── The records ──

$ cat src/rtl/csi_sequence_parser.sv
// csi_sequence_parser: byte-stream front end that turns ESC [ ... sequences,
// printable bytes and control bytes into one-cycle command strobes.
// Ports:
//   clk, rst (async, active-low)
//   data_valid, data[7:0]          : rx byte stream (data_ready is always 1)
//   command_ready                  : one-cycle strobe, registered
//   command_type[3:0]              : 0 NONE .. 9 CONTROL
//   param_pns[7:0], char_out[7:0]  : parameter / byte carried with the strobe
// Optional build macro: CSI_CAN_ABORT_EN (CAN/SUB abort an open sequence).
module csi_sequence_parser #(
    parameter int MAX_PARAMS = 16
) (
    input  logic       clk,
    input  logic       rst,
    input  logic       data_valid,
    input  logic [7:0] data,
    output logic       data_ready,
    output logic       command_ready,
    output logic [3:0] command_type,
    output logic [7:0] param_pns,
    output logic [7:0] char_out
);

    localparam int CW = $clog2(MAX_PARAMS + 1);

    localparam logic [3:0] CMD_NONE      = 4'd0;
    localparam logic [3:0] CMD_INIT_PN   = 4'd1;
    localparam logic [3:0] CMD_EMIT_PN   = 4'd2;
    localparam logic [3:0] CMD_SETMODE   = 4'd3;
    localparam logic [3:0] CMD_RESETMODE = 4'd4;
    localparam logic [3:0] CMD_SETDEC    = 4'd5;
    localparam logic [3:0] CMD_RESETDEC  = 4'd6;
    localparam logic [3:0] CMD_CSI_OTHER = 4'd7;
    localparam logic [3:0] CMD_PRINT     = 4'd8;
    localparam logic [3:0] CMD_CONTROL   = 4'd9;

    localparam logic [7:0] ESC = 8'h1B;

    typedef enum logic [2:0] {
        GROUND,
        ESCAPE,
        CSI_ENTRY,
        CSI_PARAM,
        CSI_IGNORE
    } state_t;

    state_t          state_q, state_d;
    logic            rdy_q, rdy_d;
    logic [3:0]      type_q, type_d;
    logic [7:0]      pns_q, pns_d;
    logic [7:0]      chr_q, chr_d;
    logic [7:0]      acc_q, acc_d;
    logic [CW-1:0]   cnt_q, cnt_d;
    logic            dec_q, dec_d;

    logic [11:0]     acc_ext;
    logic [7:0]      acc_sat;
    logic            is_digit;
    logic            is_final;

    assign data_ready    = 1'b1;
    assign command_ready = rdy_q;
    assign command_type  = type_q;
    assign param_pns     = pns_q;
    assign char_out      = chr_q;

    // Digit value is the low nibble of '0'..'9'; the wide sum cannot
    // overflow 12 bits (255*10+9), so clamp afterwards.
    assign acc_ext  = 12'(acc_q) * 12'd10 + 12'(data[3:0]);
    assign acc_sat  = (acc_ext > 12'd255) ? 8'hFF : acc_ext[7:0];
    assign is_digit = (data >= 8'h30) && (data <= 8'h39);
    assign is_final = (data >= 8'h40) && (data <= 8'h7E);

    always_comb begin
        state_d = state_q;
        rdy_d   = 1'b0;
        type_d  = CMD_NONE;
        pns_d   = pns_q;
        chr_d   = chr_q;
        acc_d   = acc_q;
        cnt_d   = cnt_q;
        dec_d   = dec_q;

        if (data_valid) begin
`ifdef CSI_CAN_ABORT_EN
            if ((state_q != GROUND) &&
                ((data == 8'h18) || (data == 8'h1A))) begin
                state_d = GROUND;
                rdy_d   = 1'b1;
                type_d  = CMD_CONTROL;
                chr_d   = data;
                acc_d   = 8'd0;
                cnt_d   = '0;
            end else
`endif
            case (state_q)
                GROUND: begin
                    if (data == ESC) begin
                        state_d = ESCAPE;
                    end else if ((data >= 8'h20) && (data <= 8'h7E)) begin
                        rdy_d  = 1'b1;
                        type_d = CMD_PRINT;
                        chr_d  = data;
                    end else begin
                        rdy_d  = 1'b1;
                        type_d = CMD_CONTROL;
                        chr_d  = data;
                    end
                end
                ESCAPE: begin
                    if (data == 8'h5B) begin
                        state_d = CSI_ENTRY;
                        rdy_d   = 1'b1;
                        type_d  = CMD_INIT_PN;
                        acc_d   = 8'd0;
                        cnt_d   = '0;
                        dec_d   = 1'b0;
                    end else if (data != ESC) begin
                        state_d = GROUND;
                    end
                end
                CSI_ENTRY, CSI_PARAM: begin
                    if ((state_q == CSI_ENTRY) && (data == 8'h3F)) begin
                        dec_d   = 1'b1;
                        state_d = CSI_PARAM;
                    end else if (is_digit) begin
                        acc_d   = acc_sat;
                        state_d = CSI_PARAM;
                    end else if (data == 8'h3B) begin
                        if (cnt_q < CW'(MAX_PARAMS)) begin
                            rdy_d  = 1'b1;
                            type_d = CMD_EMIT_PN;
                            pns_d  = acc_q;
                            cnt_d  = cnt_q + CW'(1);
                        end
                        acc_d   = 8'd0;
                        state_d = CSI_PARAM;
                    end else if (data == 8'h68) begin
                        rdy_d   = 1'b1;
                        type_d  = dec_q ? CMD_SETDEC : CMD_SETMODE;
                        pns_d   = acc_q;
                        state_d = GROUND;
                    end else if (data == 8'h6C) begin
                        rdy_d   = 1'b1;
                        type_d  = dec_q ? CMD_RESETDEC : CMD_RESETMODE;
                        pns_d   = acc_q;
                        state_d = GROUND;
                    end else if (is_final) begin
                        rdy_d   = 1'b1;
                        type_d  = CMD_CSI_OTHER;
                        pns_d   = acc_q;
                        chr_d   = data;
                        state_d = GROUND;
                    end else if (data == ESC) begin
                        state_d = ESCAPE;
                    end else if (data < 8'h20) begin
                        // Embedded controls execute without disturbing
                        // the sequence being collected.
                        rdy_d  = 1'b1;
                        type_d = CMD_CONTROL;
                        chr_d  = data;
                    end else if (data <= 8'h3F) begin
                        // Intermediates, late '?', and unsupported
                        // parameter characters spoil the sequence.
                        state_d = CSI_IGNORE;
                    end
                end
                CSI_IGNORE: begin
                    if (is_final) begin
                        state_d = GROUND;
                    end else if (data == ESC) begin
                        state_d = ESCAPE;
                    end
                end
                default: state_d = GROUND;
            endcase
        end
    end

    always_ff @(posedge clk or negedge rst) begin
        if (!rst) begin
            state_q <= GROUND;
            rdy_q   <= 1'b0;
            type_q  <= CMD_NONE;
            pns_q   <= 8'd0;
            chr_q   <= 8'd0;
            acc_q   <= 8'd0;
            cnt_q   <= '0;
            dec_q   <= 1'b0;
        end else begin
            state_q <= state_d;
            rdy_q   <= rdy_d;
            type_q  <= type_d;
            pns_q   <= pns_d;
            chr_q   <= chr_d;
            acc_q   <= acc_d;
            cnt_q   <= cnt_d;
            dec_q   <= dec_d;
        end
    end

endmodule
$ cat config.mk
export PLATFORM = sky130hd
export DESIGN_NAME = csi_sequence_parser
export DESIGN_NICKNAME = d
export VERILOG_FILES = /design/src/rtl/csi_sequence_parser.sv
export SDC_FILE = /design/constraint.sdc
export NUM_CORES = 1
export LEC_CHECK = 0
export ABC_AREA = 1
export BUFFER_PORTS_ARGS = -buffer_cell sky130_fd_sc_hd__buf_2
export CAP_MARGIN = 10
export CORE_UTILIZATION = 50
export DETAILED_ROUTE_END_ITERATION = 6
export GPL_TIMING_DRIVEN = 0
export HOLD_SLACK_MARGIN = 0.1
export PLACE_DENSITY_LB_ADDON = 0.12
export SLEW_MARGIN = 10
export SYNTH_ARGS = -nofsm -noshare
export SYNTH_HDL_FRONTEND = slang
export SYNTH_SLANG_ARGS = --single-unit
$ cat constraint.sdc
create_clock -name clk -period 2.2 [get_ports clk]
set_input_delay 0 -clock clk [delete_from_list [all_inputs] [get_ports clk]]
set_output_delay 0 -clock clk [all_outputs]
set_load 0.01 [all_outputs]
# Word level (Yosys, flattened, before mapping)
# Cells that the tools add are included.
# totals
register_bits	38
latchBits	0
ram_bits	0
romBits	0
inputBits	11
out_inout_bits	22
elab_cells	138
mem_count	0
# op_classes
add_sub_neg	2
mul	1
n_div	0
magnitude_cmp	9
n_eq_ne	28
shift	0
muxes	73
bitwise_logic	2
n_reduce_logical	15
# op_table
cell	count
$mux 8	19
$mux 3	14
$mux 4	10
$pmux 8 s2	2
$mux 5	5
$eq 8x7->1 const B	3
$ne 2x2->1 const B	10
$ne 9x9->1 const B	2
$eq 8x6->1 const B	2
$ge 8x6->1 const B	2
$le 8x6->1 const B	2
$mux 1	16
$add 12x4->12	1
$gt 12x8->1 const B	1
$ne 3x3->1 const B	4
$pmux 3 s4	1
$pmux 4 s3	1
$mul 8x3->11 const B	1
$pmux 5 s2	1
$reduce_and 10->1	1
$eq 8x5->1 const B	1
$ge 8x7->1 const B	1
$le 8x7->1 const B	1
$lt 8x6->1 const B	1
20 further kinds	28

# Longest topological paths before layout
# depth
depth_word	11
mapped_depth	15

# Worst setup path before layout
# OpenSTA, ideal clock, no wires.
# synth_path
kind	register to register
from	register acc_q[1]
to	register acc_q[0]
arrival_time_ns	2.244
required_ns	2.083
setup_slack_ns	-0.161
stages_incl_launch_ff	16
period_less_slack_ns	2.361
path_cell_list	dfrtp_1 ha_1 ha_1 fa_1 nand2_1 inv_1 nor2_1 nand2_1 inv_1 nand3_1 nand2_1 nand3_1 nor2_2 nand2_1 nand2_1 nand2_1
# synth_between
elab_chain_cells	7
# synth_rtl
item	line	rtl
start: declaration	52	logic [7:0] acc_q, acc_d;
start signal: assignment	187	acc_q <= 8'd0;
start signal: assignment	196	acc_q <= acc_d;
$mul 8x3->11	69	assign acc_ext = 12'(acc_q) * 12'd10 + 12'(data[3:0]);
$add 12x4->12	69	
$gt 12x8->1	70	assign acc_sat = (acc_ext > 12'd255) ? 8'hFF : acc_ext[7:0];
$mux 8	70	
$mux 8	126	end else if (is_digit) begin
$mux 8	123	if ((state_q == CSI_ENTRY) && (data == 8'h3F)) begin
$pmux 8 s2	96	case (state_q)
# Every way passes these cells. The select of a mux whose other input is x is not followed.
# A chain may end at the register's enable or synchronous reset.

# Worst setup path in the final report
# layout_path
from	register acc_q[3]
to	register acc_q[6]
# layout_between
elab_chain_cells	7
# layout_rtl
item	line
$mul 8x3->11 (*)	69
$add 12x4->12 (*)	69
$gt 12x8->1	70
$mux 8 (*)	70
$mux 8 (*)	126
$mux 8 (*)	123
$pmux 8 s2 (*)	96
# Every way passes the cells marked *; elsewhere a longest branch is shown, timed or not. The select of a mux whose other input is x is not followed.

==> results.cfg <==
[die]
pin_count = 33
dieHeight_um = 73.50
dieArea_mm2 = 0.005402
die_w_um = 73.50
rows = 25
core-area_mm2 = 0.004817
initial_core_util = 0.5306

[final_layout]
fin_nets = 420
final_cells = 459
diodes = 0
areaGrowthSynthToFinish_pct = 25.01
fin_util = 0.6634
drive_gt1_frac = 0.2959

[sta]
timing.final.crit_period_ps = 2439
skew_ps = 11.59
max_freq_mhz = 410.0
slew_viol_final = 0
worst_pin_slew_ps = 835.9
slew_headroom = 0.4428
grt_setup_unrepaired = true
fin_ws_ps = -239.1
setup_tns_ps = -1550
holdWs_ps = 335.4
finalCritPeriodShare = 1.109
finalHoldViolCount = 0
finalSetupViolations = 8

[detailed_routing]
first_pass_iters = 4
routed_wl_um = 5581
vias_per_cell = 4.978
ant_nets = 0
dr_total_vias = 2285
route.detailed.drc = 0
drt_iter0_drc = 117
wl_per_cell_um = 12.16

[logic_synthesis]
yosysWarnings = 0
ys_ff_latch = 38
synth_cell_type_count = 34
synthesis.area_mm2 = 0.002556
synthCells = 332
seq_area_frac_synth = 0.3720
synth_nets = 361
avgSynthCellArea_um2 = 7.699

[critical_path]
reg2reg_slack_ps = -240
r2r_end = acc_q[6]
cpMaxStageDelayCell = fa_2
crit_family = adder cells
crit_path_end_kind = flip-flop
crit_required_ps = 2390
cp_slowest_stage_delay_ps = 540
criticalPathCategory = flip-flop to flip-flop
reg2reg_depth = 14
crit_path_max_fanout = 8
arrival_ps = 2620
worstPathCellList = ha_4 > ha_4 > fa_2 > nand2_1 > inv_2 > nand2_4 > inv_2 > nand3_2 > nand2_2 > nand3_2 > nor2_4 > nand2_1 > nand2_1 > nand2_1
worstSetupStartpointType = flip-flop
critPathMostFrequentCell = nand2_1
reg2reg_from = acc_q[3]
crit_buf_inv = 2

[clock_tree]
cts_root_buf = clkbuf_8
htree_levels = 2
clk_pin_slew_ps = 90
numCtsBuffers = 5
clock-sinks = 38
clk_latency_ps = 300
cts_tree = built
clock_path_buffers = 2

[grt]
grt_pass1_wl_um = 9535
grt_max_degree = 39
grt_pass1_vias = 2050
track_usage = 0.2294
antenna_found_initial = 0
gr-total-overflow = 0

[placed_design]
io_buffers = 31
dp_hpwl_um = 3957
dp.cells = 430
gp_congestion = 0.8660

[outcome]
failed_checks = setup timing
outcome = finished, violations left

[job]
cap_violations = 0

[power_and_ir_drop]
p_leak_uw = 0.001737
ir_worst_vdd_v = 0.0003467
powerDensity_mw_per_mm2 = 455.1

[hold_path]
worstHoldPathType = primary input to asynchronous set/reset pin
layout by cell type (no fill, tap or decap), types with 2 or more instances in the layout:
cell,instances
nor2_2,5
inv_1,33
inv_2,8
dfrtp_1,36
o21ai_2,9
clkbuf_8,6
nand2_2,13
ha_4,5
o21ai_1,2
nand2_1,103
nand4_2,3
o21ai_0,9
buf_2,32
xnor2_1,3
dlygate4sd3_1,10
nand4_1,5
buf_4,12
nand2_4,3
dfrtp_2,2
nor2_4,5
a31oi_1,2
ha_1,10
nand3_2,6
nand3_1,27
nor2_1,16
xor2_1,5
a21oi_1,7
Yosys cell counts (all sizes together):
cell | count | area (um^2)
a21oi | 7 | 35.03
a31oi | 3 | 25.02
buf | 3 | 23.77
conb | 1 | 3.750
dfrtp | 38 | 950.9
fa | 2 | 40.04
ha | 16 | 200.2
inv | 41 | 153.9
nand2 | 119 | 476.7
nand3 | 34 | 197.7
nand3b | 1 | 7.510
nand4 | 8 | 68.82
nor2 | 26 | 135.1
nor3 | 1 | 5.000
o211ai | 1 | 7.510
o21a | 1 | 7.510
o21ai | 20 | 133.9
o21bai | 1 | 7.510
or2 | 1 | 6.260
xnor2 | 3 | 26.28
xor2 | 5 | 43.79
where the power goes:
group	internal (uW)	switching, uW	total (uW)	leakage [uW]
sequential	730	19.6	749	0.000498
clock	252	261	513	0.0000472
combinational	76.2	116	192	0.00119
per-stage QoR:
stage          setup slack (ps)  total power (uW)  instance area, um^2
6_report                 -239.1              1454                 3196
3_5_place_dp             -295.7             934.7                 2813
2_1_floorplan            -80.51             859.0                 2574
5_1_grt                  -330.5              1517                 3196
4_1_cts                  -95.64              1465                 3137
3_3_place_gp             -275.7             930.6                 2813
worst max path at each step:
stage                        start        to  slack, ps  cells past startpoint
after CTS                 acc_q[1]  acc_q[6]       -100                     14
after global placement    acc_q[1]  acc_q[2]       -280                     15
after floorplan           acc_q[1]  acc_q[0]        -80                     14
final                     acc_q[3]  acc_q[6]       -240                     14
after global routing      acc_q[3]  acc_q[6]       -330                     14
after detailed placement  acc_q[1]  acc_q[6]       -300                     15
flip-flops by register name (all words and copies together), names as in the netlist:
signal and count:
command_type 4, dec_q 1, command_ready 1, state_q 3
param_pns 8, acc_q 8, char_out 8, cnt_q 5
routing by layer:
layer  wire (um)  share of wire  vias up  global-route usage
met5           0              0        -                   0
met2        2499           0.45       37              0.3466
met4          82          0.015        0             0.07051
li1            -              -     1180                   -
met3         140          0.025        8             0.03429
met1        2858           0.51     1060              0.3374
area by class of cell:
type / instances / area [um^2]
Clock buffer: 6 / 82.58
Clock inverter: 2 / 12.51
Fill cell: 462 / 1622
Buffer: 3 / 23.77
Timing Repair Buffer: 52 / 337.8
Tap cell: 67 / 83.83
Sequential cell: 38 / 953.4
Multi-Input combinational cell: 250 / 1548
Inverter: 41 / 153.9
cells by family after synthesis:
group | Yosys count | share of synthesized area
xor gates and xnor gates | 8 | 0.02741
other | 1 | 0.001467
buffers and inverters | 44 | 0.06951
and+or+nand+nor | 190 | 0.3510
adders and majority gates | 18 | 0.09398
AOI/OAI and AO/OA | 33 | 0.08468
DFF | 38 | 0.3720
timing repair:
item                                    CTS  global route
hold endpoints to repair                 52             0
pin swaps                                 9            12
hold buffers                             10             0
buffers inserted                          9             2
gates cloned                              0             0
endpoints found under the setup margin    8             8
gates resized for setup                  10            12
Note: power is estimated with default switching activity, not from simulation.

───

Aim of the exercise => Only one thing belongs in the answer: the number of lines of the data that contain the string "passes".

The completed task => 2